Chinese remedies prevailed during my early school years and seemed to diminish as I got older. 
For instance, Mother had on hand these little round pills. I don’t know what they were specified for but when you took them, you took a number: not just one or two. Through online searching, I think they were Po Chai pills – the “cure-all pills”.


The box looks familiar and they were originally manufactured in Guangdong Province so Mother likely had access to them when she lived there. According to the online info, Po Chai pills are good for tummy pain, colds, and menstrual cramps; although by the time I reached menarche, they had long disappeared from our home.




Other childhood illnesses called for a concoction that my mother brewed by double boiling. In the double boiling process, the indirect transfer of heat from water to the jar cooks its contents. The jar of my childhood had colours similar to those shown the picture below but the vessel was squatter.

It also had a metal cage with feet that kept the jar from touching the bottom of the pot placed on the stove. On the internet, the jar is called a dun zhong although what my mother called it escapes me.

Mother filled the jar with her secret mixture, closed the lid, deposited the jar into the cage and set the works into boiling water for an unknown period of time. Whatever the brew was, it was ghastly and as children we protested loudly about drinking it.




The last lingering memory of my mother’s cures came in a bottle of Hennessey Cognac. As a child, I understood from my mother’s words that the bottle held a type of liquor but my experiences with alcohol were limited. On the occasions that brought me into contact with alcohol, it was always Seagram’s Five Star.

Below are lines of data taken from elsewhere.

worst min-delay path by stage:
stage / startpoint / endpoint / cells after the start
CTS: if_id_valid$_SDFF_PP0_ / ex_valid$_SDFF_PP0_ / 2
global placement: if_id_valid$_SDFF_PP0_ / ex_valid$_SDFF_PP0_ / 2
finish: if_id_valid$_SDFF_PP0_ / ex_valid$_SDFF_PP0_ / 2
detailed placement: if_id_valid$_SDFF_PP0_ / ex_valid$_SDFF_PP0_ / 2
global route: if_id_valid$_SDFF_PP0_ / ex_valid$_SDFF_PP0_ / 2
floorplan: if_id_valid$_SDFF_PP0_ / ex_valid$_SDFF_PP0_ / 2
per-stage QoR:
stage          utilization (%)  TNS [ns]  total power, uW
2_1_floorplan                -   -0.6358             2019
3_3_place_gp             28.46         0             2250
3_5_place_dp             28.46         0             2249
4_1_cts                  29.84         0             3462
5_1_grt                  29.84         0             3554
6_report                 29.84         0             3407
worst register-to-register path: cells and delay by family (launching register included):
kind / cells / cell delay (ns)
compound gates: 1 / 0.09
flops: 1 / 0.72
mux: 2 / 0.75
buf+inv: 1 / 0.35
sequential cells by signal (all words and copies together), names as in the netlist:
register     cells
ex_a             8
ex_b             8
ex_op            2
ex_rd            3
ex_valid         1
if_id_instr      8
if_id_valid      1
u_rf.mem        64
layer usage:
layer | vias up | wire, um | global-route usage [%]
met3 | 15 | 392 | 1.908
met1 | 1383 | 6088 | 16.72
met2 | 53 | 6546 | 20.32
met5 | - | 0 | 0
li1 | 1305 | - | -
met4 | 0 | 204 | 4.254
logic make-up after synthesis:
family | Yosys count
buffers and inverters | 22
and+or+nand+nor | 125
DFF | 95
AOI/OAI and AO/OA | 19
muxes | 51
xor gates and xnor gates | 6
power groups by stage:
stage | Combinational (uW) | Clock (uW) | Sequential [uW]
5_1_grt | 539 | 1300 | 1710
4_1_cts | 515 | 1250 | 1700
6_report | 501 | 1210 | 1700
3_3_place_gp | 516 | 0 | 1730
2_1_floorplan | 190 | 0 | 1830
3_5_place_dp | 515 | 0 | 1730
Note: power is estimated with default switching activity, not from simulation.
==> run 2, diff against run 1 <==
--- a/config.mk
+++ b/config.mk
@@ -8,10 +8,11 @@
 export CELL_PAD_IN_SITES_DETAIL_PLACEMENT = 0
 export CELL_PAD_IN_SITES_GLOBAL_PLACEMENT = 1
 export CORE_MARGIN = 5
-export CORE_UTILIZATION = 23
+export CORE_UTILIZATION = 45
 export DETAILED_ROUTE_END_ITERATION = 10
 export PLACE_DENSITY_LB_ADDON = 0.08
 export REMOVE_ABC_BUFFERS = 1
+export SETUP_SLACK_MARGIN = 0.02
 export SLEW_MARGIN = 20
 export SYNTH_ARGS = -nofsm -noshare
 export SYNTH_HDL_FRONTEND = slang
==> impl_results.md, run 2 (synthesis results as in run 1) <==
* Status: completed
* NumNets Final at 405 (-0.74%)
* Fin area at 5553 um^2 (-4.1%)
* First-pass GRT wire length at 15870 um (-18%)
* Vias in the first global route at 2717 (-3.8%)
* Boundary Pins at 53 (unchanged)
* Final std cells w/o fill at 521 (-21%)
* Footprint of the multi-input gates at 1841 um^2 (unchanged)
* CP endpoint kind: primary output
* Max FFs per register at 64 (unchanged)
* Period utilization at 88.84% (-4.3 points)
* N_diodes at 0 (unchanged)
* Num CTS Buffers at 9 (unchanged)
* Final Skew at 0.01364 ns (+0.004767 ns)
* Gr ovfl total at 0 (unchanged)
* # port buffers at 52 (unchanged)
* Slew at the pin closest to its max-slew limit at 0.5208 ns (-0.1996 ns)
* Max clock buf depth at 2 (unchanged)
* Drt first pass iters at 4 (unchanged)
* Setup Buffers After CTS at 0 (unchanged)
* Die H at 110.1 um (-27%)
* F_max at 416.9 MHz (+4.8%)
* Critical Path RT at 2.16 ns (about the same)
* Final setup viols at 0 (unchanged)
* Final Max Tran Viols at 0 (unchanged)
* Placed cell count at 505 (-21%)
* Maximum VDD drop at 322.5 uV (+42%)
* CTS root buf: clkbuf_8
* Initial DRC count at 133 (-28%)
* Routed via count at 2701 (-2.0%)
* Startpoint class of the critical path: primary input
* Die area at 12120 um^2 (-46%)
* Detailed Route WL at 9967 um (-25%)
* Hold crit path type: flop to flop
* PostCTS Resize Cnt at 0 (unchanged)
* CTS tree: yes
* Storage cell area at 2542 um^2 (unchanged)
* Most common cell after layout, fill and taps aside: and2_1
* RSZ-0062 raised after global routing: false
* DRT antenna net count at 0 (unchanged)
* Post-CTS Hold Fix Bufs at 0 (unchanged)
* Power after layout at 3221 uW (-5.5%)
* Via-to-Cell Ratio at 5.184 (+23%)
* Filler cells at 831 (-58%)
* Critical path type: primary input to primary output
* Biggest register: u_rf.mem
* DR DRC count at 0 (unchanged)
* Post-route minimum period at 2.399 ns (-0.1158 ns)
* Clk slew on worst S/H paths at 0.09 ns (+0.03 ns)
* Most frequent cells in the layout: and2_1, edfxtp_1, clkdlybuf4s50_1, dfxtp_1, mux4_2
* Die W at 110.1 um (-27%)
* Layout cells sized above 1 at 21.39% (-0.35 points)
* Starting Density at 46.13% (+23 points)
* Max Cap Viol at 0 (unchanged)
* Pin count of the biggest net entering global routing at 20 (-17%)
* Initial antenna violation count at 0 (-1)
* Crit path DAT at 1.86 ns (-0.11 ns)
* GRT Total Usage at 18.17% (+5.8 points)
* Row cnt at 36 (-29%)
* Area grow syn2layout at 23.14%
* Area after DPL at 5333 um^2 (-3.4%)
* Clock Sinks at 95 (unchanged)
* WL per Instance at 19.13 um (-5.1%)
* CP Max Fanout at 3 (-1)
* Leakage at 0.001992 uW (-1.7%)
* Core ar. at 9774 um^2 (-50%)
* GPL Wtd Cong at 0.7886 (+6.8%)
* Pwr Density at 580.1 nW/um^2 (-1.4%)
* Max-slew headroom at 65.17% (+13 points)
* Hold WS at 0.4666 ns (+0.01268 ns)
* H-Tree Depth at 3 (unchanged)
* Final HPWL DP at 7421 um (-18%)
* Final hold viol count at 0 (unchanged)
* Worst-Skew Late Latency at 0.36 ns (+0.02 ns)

Nonetheless, I could make out the words on the cognac bottle. What I couldn’t tell was what she marinated in the alcohol.
One again from the online images of Chinese medicines, I would guess that it was licorice root – but I can’t be sure. Anyway, whenever we had a bruise or scraps, out would come an application of the Hennessey brew to the injury. The mixture had a sweet fragrance and left a brownish stain. How I longed to be like my school friends who wore the red badge of mercurochrome instead.

By the time I became a teenager, these cures had disappeared from our house. Our medicines had become quite western: Bayer Aspirin, Phillips Milk of Magnesia, Alka Seltzer, and Vicks Cough Syrup.

Sure, my mother still had beliefs she clung to. The stresses of high school brought on my bruxism. After I fell asleep, I would clench and grind my teeth very loudly.
Mother was sure if I tapped a key against my teeth, I’d stop. I did it to please her. My grinding continues to this day but I wear a night guard on my teeth.

During my adolescence, I had shoulder length and at times longer hair. Mother was certain that if I went to bed with wet hair or if I went out in the rain without a hat, it would be the death of me. Although my noncompliance disproved her wet hair theory, perhaps what I should have heard at the time was concern for my wellbeing: what a parent wants for her child.

My husband Keith’s genealogy research notes that my mother survived through times of famine, smallpox, and cholera in Kwangtung province so I may be underestimating my mother’s grasp of diseases and their transmissions.

My own beliefs about what medicines work, and what doesn’t, have been challenged. When Keith and I visited a cousin and her family in Hong Kong in 2016, I was ill from travel and eating different foods: nausea, vomiting, and diarrhea. Cousin Wong Su gave me a couple of bottles of Hoe Hin White Flower Embrocation .
Although I was skeptical and resisted applying it to my temples and under my nose as she suggested, it worked. Now I take it with me whenever I travel. 













My father died in 1990 at the age of 88. My mother followed in 2010 – a few days short of her 98th birthday. Brother Jack passed in 2012; he was 62. I’m 68 today. I wonder what the future holds for me – for us all. The pandemic vaccines/cures that scientists discover will carry us forward into that future.